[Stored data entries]
::::

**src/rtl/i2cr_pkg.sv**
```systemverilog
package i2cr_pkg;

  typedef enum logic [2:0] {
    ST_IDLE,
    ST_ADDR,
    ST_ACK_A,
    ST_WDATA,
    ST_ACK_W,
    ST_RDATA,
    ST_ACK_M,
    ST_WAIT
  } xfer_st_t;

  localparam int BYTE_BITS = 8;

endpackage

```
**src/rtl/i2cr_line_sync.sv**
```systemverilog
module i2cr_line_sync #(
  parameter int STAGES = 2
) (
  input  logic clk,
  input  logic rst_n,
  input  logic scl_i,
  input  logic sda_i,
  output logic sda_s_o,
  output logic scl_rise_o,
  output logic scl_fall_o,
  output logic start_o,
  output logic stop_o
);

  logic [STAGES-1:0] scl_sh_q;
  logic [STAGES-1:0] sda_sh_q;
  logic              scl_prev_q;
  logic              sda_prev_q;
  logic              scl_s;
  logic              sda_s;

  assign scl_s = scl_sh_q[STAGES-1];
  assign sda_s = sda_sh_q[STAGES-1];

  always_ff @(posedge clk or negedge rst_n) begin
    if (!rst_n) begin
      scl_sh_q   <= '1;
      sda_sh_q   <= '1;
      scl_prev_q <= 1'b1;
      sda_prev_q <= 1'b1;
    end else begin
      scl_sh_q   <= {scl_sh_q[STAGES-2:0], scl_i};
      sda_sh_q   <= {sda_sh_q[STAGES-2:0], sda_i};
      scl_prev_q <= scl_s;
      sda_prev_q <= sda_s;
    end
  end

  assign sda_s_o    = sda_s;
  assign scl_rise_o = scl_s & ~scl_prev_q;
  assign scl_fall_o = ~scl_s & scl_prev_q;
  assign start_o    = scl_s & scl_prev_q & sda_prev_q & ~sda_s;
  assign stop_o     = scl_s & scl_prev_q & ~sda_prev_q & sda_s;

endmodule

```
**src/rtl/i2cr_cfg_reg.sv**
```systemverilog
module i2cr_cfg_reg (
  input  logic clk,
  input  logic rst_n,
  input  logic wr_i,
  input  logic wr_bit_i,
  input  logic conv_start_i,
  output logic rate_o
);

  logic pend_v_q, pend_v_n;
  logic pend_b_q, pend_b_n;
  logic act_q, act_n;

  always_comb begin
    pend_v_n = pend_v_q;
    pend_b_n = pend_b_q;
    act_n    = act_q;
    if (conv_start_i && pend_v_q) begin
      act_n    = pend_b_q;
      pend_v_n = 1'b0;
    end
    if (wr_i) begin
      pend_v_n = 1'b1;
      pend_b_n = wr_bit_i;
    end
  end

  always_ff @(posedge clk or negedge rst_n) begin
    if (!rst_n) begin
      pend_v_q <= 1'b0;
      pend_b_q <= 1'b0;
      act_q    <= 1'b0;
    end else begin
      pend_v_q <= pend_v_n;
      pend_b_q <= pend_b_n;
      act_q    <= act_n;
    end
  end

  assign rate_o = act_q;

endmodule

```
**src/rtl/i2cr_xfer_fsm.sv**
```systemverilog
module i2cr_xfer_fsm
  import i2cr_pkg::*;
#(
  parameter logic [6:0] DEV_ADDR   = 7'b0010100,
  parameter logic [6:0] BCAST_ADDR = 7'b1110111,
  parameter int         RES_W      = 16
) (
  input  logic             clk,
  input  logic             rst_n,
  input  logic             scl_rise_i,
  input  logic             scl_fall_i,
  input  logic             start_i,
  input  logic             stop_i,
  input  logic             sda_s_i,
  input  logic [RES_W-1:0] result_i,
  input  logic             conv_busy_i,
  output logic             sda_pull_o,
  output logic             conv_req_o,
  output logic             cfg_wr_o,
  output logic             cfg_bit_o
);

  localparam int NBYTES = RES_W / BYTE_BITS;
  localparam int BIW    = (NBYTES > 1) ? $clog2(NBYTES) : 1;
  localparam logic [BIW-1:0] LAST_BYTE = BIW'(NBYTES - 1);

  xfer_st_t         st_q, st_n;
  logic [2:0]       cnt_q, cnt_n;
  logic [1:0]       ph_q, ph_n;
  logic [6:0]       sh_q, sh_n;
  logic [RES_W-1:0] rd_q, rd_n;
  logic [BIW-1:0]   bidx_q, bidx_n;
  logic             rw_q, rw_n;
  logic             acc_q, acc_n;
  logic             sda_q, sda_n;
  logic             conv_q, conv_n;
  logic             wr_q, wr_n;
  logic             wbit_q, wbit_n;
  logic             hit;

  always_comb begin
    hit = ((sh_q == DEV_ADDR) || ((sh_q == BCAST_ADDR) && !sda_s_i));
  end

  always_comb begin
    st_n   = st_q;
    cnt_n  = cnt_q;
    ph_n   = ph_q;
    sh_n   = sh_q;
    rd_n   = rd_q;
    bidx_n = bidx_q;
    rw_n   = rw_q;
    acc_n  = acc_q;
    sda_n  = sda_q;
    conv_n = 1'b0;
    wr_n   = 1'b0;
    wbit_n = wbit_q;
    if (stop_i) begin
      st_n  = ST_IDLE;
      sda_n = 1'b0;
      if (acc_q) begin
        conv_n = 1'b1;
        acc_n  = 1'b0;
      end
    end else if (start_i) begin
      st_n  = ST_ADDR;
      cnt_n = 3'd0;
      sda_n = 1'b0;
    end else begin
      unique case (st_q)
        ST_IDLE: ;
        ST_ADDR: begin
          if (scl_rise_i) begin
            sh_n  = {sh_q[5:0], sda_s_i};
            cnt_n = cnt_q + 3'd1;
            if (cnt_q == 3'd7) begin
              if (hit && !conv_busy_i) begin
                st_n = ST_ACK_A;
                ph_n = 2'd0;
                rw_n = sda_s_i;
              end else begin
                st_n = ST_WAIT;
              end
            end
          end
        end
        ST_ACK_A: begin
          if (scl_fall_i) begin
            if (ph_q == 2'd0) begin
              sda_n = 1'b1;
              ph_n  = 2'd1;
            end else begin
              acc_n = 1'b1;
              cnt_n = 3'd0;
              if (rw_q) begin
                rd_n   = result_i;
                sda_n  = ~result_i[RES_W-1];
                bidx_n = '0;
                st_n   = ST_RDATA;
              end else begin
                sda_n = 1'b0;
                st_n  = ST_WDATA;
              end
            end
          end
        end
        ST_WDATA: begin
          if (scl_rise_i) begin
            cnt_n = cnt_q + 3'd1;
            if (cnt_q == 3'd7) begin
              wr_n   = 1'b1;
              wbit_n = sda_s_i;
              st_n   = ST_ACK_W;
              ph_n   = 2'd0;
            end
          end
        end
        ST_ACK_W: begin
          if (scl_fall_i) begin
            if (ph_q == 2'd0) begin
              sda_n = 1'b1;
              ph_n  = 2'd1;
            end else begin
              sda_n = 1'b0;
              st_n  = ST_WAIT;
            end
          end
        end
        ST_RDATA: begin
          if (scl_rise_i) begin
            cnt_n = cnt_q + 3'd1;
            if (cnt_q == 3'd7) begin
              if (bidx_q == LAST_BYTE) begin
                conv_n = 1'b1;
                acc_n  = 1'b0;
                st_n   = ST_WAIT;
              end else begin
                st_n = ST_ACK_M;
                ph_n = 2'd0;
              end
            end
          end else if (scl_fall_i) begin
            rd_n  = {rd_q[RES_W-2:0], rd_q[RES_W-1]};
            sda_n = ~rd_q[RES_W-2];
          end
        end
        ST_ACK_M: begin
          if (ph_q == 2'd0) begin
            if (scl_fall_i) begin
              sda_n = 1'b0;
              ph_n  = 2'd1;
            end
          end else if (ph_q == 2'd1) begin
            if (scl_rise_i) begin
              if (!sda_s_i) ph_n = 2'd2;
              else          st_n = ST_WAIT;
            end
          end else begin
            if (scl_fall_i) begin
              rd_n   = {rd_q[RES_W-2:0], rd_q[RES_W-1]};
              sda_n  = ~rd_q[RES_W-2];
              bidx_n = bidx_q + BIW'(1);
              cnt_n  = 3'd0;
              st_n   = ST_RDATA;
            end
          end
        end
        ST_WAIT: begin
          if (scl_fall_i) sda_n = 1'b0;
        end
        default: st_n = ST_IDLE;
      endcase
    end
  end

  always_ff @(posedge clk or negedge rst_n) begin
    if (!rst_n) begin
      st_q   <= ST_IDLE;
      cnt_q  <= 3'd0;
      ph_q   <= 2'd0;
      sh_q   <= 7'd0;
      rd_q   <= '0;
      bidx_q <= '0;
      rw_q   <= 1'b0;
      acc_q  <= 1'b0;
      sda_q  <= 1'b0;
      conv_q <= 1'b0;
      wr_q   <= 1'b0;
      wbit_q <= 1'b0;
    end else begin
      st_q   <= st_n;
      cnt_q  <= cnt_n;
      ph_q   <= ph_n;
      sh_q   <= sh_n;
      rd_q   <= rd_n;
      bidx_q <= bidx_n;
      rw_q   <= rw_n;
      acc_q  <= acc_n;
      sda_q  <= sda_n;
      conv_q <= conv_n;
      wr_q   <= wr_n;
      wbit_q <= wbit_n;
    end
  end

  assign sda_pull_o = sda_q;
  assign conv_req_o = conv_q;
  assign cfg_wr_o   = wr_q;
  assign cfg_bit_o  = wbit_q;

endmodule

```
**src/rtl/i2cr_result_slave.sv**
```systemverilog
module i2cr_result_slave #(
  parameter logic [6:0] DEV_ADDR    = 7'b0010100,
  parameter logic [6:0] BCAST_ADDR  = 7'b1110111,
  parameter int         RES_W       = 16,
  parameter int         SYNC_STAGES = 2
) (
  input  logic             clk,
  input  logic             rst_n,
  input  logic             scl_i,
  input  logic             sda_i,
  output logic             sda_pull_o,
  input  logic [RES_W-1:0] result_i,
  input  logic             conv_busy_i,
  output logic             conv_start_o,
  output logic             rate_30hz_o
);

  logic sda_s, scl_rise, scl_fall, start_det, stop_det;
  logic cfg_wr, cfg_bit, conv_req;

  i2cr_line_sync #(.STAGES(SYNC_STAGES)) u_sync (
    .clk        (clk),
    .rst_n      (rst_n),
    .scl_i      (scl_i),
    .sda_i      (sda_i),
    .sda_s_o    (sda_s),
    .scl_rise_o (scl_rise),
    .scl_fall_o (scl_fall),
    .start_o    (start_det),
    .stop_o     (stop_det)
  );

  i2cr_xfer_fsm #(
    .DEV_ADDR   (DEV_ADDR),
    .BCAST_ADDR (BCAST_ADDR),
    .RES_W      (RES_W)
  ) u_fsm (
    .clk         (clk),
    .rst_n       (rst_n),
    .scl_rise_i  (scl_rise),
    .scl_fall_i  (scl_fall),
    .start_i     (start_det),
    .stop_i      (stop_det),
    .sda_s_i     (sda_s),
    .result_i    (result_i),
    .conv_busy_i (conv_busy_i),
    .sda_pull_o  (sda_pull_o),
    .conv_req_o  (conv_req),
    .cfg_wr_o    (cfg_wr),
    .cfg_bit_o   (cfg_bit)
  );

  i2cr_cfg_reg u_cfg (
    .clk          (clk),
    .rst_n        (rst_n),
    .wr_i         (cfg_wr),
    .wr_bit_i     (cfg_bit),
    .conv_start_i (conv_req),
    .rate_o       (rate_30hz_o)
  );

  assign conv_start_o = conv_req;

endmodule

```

::::

**Instructions for the task**: For each line in the data that holds "parameter", add one to a count, then report that count alone.

**Response for this exercise**: 8